▶ _SOURCE DATA_
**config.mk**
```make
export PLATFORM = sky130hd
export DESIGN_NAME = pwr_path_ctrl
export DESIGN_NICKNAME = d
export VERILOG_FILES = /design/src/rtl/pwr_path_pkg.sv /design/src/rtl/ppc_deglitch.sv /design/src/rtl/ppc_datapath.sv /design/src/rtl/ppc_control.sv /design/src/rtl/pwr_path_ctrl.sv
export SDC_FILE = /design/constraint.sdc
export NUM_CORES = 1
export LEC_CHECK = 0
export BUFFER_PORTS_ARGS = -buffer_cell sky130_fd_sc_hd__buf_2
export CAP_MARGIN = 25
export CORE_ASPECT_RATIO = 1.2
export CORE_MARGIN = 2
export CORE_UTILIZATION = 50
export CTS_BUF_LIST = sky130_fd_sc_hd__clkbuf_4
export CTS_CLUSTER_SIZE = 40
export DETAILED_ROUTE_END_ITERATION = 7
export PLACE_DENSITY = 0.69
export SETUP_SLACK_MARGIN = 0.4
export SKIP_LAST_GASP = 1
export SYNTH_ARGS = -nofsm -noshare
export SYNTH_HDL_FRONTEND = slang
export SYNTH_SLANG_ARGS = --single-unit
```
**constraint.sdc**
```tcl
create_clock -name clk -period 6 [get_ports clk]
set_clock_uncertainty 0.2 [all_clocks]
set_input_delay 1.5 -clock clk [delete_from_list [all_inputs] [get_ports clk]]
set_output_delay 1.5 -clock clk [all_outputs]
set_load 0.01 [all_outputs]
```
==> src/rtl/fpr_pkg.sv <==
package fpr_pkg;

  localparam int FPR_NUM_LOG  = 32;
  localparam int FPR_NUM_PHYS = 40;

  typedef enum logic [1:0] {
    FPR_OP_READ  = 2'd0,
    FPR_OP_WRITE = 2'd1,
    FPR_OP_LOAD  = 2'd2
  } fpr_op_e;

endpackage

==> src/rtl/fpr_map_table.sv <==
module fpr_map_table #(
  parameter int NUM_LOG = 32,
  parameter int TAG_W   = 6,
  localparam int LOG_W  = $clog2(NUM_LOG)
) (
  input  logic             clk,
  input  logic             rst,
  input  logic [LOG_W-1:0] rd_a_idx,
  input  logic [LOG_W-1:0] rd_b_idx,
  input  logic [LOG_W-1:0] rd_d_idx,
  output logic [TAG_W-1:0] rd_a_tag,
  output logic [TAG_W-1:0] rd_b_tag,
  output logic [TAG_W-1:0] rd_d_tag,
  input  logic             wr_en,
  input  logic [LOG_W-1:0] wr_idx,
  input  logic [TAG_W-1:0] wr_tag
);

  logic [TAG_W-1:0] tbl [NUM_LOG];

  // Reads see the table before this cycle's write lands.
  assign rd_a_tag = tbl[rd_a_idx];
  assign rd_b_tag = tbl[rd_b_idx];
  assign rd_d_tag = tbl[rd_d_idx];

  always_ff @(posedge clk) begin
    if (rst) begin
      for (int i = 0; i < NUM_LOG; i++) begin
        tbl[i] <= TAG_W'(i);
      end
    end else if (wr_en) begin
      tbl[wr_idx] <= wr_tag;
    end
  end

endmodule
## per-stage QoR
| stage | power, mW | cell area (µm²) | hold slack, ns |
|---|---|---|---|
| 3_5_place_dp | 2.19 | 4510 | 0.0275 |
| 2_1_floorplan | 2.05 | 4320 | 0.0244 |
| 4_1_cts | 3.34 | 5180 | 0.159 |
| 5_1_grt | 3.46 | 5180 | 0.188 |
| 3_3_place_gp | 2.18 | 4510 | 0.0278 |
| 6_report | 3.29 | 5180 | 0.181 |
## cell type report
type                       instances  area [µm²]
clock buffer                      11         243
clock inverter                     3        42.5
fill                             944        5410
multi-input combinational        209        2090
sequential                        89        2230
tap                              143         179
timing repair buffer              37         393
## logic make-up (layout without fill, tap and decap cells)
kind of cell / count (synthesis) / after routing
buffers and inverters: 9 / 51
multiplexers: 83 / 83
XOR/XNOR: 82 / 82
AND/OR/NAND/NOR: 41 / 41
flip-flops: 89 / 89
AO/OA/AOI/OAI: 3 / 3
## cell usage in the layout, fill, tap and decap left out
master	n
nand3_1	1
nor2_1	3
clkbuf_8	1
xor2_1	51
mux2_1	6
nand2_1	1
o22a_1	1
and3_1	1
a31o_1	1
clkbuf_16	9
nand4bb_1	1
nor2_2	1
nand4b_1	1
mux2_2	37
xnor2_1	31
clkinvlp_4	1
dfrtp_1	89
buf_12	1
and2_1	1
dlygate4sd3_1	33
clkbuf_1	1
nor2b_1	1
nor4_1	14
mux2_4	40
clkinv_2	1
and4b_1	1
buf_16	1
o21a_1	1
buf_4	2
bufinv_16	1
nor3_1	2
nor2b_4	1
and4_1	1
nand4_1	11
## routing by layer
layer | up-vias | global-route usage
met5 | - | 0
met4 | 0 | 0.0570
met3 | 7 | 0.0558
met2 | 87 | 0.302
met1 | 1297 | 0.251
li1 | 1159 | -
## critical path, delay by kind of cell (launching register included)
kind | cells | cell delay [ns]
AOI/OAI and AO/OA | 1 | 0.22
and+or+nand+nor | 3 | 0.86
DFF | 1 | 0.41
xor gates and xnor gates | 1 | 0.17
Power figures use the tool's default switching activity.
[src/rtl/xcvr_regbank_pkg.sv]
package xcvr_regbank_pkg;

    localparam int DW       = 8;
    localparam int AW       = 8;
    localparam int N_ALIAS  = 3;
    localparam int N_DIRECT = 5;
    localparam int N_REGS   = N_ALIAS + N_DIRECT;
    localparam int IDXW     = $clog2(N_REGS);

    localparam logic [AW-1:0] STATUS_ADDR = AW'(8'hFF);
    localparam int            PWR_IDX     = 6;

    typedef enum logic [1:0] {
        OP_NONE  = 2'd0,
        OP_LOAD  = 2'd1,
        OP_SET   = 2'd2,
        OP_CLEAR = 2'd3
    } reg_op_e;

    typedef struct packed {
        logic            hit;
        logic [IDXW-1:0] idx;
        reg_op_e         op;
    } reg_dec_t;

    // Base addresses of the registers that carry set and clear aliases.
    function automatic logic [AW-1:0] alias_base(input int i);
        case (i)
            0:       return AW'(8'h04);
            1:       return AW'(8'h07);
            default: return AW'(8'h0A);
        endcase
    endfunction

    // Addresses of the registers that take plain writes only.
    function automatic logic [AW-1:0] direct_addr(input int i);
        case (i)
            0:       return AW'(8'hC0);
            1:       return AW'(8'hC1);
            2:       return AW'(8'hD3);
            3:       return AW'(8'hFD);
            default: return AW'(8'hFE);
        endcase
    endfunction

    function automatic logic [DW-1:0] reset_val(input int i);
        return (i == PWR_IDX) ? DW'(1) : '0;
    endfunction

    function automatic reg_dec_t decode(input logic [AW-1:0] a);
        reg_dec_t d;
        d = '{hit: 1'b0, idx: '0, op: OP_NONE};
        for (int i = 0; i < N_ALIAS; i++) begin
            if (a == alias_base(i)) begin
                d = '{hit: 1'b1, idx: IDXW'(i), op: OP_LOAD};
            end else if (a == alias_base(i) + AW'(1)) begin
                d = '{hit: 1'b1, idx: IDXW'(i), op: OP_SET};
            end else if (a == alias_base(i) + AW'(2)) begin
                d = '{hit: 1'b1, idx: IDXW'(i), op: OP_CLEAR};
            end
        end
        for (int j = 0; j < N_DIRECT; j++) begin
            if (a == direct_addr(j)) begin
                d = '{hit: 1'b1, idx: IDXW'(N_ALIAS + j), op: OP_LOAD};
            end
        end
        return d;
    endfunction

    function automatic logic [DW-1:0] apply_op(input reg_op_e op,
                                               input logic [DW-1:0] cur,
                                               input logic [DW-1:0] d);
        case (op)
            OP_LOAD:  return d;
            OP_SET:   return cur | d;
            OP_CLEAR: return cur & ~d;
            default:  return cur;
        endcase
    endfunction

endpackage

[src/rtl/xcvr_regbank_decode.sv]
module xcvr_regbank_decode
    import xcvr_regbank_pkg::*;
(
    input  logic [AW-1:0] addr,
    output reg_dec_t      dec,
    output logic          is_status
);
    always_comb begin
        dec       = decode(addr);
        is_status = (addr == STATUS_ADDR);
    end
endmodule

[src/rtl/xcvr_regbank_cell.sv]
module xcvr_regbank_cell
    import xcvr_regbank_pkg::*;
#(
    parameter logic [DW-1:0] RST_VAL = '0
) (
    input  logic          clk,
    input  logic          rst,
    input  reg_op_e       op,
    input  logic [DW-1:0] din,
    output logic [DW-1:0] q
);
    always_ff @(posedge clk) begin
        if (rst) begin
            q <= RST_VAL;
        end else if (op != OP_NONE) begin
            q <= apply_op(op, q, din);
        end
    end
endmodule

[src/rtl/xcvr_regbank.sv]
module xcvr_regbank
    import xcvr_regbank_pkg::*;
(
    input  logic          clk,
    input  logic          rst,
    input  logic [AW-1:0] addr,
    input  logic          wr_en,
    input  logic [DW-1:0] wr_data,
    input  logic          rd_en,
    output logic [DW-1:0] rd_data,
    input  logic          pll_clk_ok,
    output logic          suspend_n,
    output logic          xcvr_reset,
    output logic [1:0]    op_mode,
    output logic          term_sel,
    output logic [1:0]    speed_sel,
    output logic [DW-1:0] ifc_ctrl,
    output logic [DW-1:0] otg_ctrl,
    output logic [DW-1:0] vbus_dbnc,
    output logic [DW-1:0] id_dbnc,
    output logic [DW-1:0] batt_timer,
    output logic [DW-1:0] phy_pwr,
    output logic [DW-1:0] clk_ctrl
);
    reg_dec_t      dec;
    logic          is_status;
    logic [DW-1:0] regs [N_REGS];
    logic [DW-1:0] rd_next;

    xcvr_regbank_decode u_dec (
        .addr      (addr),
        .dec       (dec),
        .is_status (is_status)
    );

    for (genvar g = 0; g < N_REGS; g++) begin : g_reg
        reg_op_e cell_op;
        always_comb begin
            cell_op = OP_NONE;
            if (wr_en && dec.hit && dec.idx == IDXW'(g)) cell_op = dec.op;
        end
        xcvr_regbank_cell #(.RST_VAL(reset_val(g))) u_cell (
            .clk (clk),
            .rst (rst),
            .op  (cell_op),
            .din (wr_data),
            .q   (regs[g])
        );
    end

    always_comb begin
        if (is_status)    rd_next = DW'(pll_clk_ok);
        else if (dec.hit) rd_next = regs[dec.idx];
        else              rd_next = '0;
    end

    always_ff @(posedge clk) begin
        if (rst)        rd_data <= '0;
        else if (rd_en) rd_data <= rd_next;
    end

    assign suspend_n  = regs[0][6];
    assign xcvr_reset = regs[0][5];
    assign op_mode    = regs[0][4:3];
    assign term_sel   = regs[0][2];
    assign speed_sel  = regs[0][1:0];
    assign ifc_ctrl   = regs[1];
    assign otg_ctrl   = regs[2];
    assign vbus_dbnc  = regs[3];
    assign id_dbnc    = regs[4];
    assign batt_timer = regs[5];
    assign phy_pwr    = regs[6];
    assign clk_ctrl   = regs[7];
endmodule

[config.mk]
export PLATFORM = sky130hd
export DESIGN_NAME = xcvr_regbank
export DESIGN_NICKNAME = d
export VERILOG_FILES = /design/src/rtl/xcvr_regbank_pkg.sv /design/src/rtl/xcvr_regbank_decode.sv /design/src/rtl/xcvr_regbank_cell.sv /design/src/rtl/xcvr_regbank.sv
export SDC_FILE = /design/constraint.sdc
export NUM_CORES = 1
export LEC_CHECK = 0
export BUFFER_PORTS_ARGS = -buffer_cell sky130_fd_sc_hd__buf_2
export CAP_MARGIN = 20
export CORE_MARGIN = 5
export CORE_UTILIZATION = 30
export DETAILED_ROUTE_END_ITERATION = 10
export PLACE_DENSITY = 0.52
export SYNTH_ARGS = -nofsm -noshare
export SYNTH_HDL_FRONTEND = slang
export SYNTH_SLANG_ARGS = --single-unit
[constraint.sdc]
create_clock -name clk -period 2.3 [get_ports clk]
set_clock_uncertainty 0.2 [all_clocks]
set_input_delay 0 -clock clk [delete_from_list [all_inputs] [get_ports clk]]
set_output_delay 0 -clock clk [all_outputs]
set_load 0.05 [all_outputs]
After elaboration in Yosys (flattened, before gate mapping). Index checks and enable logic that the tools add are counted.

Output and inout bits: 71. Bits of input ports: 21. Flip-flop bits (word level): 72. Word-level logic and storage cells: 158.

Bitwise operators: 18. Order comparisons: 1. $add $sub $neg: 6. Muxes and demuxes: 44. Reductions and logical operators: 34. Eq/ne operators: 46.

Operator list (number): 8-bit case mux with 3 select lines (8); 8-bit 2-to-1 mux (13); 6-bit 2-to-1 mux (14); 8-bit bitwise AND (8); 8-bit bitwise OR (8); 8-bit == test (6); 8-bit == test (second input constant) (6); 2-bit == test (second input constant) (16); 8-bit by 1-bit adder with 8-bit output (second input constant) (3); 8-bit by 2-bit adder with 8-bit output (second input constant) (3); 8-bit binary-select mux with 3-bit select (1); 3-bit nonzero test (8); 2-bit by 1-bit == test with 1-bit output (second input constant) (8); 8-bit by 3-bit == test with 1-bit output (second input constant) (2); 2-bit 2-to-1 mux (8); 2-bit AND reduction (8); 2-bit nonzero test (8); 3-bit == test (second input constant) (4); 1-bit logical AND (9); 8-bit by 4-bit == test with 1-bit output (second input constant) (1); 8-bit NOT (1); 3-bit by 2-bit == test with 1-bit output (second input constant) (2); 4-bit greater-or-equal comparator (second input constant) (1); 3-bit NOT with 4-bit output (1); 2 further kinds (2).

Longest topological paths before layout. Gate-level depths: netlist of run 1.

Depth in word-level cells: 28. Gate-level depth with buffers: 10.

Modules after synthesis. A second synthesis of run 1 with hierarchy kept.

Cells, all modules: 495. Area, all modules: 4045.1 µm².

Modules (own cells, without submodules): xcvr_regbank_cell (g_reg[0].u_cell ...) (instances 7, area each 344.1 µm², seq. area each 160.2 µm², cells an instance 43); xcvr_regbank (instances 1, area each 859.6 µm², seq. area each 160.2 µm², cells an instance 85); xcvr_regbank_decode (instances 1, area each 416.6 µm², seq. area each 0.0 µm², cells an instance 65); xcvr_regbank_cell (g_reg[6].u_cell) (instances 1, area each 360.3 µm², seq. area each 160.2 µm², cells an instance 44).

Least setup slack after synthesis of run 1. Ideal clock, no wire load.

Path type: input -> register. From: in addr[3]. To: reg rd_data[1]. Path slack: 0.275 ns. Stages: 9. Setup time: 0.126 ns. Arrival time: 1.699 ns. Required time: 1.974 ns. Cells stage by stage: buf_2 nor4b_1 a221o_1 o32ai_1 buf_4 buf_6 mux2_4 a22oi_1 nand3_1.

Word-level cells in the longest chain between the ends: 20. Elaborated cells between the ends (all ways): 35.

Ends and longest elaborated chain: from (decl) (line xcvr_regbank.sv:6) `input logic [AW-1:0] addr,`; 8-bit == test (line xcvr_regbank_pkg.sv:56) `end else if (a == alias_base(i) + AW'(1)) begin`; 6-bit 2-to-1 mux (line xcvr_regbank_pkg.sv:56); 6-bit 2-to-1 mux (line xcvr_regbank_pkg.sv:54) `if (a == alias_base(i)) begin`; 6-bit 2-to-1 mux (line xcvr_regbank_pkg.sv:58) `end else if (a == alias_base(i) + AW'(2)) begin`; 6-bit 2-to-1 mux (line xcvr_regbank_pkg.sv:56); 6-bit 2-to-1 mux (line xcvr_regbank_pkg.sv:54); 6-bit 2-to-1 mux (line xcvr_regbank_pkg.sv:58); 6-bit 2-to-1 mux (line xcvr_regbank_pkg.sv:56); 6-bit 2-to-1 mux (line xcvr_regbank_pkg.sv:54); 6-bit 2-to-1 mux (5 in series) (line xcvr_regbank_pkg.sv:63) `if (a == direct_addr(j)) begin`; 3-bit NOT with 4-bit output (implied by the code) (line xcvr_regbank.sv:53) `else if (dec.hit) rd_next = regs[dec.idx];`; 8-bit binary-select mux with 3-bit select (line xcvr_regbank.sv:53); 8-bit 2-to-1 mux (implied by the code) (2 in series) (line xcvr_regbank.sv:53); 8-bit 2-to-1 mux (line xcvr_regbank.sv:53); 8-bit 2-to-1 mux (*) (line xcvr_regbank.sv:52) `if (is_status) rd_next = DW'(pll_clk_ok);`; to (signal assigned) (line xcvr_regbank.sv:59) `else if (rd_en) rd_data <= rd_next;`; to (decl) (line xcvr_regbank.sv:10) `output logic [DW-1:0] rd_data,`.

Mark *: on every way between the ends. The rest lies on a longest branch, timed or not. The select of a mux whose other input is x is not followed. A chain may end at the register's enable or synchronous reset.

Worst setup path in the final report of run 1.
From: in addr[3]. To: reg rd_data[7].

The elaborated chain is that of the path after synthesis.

▶ _TASK STATEMENT_
Only those lines of the entries above that run from the line containing "## per-stage QoR" to the line containing "li1 | 1159 |", both included, should be transcribed exactly.

▶ _RESULT OF THIS TASK_
## per-stage QoR
| stage | power, mW | cell area (µm²) | hold slack, ns |
|---|---|---|---|
| 3_5_place_dp | 2.19 | 4510 | 0.0275 |
| 2_1_floorplan | 2.05 | 4320 | 0.0244 |
| 4_1_cts | 3.34 | 5180 | 0.159 |
| 5_1_grt | 3.46 | 5180 | 0.188 |
| 3_3_place_gp | 2.18 | 4510 | 0.0278 |
| 6_report | 3.29 | 5180 | 0.181 |
## cell type report
type                       instances  area [µm²]
clock buffer                      11         243
clock inverter                     3        42.5
fill                             944        5410
multi-input combinational        209        2090
sequential                        89        2230
tap                              143         179
timing repair buffer              37         393
## logic make-up (layout without fill, tap and decap cells)
kind of cell / count (synthesis) / after routing
buffers and inverters: 9 / 51
multiplexers: 83 / 83
XOR/XNOR: 82 / 82
AND/OR/NAND/NOR: 41 / 41
flip-flops: 89 / 89
AO/OA/AOI/OAI: 3 / 3
## cell usage in the layout, fill, tap and decap left out
master	n
nand3_1	1
nor2_1	3
clkbuf_8	1
xor2_1	51
mux2_1	6
nand2_1	1
o22a_1	1
and3_1	1
a31o_1	1
clkbuf_16	9
nand4bb_1	1
nor2_2	1
nand4b_1	1
mux2_2	37
xnor2_1	31
clkinvlp_4	1
dfrtp_1	89
buf_12	1
and2_1	1
dlygate4sd3_1	33
clkbuf_1	1
nor2b_1	1
nor4_1	14
mux2_4	40
clkinv_2	1
and4b_1	1
buf_16	1
o21a_1	1
buf_4	2
bufinv_16	1
nor3_1	2
nor2b_4	1
and4_1	1
nand4_1	11
## routing by layer
layer | up-vias | global-route usage
met5 | - | 0
met4 | 0 | 0.0570
met3 | 7 | 0.0558
met2 | 87 | 0.302
met1 | 1297 | 0.251
li1 | 1159 | -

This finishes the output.